Now as the list continues, over time, its hard to justify or show proof for the investments made for security improvements which is beyond compliance and the leadership often expect security investments to produce a clear-cut ROI, much like any other business expenditure. This creates a tension: security teams can’t promise zero breaches, yet they’re asked to justify every dollar spent. As mentioned by Ross Halleliuk in his post -
The amount of infrastructure that needs to be protected is enormous, and it’s practically impossible to get everything right. Something will be missed, something will be forgotten, and something will fail, leading to a security breach. This reality doesn’t spark a lot of confidence from executives who are used to getting a clear answer about the return on investment (ROI) of every business investment.
— Ross Halleliuk
The reality is that security investments function more like an insurance policy or risk mitigation strategy than a straightforward “profit center.”

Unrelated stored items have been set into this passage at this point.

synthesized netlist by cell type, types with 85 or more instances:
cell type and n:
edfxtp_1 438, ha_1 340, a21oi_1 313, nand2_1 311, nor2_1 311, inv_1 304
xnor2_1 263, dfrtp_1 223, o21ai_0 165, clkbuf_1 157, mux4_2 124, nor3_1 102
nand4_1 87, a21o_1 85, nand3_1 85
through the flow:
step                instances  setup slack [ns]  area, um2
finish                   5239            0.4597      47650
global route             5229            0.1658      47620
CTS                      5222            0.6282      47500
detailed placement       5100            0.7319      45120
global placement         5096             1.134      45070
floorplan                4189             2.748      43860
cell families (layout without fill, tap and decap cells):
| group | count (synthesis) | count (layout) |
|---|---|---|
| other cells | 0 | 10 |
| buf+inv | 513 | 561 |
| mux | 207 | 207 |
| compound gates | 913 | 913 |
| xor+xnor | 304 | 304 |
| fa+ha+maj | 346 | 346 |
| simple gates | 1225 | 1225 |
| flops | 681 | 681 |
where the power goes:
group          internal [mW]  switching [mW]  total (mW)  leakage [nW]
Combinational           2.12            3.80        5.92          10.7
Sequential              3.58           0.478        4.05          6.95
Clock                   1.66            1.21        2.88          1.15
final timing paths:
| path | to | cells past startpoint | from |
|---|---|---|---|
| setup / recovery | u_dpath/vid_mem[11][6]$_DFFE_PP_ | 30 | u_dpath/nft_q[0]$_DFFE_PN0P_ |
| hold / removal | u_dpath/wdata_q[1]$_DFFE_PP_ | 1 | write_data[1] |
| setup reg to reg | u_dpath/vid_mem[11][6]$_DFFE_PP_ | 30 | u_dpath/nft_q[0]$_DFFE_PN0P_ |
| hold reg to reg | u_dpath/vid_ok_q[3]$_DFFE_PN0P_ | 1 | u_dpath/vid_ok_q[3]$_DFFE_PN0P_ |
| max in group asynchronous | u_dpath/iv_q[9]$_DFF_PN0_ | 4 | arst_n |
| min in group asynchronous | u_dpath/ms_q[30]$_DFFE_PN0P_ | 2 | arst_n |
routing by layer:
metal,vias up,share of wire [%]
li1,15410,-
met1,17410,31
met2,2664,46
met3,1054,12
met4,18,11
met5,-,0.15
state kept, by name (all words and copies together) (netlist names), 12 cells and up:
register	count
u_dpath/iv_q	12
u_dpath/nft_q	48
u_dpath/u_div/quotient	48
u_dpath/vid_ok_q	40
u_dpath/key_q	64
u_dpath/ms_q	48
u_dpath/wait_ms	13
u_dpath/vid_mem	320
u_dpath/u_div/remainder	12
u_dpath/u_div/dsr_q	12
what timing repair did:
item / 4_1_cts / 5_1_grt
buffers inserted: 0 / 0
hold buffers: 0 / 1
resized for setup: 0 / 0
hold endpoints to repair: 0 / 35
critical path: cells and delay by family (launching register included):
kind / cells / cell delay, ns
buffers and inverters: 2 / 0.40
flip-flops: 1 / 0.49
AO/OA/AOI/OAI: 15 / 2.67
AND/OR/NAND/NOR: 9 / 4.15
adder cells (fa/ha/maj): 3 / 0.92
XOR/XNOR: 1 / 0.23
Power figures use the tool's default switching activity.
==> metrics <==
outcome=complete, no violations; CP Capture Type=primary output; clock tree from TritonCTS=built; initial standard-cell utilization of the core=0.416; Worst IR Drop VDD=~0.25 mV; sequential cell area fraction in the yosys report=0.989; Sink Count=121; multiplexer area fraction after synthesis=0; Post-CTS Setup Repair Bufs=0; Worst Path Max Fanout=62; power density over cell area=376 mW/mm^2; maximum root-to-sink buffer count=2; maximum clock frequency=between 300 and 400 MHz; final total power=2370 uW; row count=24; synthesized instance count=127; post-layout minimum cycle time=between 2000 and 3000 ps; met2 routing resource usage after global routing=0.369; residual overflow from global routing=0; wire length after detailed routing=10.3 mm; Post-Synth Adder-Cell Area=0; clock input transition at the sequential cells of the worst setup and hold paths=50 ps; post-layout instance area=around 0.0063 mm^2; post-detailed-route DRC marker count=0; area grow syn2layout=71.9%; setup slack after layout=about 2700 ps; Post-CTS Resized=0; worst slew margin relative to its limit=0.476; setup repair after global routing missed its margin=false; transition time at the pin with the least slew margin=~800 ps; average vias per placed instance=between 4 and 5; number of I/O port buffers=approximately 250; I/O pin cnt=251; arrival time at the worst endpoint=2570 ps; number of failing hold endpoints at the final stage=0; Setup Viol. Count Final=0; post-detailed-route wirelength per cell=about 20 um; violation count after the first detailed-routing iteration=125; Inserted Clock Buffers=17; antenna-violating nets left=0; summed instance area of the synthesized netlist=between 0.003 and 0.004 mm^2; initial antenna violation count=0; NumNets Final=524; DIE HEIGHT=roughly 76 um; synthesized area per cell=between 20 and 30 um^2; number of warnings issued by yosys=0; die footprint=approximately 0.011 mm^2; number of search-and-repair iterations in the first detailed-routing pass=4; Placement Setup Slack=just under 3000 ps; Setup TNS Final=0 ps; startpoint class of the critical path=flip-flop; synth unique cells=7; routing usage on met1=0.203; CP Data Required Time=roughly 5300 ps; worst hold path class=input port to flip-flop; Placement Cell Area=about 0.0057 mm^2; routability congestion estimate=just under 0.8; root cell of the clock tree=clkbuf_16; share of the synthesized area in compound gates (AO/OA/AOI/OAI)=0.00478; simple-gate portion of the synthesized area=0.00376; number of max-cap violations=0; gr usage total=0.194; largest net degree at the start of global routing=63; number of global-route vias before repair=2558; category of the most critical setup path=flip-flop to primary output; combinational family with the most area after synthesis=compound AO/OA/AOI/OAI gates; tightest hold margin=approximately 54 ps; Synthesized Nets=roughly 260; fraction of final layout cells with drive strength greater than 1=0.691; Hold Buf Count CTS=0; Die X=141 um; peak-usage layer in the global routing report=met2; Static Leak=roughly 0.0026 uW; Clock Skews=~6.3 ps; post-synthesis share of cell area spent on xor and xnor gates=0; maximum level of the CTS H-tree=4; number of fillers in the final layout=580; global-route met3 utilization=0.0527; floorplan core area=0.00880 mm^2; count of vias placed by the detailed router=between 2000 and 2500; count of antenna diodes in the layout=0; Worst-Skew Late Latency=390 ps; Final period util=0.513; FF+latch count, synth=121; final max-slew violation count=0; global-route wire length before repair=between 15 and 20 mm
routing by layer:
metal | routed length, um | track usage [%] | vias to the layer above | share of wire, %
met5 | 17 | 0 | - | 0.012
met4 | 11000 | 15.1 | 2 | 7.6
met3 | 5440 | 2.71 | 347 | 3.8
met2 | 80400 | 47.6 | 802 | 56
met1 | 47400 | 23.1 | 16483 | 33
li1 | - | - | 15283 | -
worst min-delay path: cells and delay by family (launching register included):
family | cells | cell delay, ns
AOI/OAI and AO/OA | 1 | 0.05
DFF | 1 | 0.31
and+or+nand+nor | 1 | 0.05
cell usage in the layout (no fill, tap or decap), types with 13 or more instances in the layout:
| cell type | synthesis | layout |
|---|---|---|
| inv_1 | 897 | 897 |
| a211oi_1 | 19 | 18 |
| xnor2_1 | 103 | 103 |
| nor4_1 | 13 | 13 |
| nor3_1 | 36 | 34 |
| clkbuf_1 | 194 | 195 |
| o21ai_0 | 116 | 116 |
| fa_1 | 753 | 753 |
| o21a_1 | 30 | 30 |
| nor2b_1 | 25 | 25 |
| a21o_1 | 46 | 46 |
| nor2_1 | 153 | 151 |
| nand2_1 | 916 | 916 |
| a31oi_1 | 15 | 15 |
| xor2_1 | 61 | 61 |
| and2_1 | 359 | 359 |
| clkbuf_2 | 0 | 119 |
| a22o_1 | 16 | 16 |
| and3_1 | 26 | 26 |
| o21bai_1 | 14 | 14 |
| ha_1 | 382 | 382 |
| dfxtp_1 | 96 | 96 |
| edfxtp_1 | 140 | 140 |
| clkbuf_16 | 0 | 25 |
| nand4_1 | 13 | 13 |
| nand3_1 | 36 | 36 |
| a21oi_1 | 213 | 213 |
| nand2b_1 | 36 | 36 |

The Impact on Security Discussions
This compliance-first messaging creates some interesting challenges in security discussions:
When I talk to executives from different companies about a new security problem or a tool, they immediately ask about what are its compliance benefits because that's what vendors have been pitching this to them. The actual security improvements become secondary in the conversation.
During product evaluations or renewal of existing tools, we spend too much time discussing compliance required tools or reporting features and not enough time analyzing threat detection capabilities or incident response workflows to understand how quickly, some tool will be helpful at the time of crisis, not just for ticking compliance checkboxes. I divide the security tools into 3 specific categories -
Compliance-Focused Tools
Compliance-focused tools are designed first and foremost to help companies adhere to specific regulatory frameworks such as GDPR, HIPAA, or PCI-DSS. They typically come with comprehensive reporting, automated checks, and streamlined dashboards for managing policies across an organization. By generating evidence and logs that demonstrate alignment with standards, these tools make the audit process far less painful. For instance, platforms like Vanta or Drata automate much of the SOC 2 or ISO 27001 evidence collection, while vulnerability scanners like Nessus include compliance checks for vulnerability scanning against various benchmarks. The real value here is in highlighting security gaps that, if left unaddressed, might lead to genuine risks. Even if the immediate goal is to pass an audit, these tools can offer insight into areas where security practices must be strengthened.Security-Specific Threat-Focused Tools
In contrast, security-specific threat-focused solutions dig deep into identifying and mitigating active threats. They are often categorized as “We’ll buy this after we pass SOC2” tools. The emphasis here is on real-time detection, threat intelligence, and rapid incident response. Tools like CrowdStrike Falcon or SentinelOne use advanced endpoint detection and response (EDR) to catch suspicious behavior before it escalates. SIEM platforms such as Splunk or Elastic Security aggregate and correlate logs from across your environment, making it easier to spot stealthy attacks. AI-driven tools, like Darktrace (many others now), learn your network’s “normal” patterns and alert you when anomalies occur. While these solutions might include features that help with compliance, their real strength is in actively defending against evolving threats. This proactive stance is vital for organizations that need a robust shield against cyberattacks, rather than a simple checklist for regulators.Operation & Automation-Focused Tools
Finally, as infrastructures become more complex and distributed, the need for streamlined operations and automation has grown exponentially. Operation and automation-focused tools aim to reduce manual tasks, centralize security oversight, and maintain efficiency as your environment scales. Security Orchestration, Automation, and Response (SOAR) platforms like Palo Alto Networks Cortex XSOAR or Splunk Phantom enable coordinated responses across multiple systems—think automated playbooks that isolate infected hosts or block malicious IP addresses within seconds. Other automation solutions, like Ansible, can be extended to handle security policy updates and configuration management, ensuring consistent enforcement across thousands of endpoints. By taking repetitive tasks out of human hands, these tools decrease the likelihood of errors, speed up response times, and free security teams to focus on strategic priorities.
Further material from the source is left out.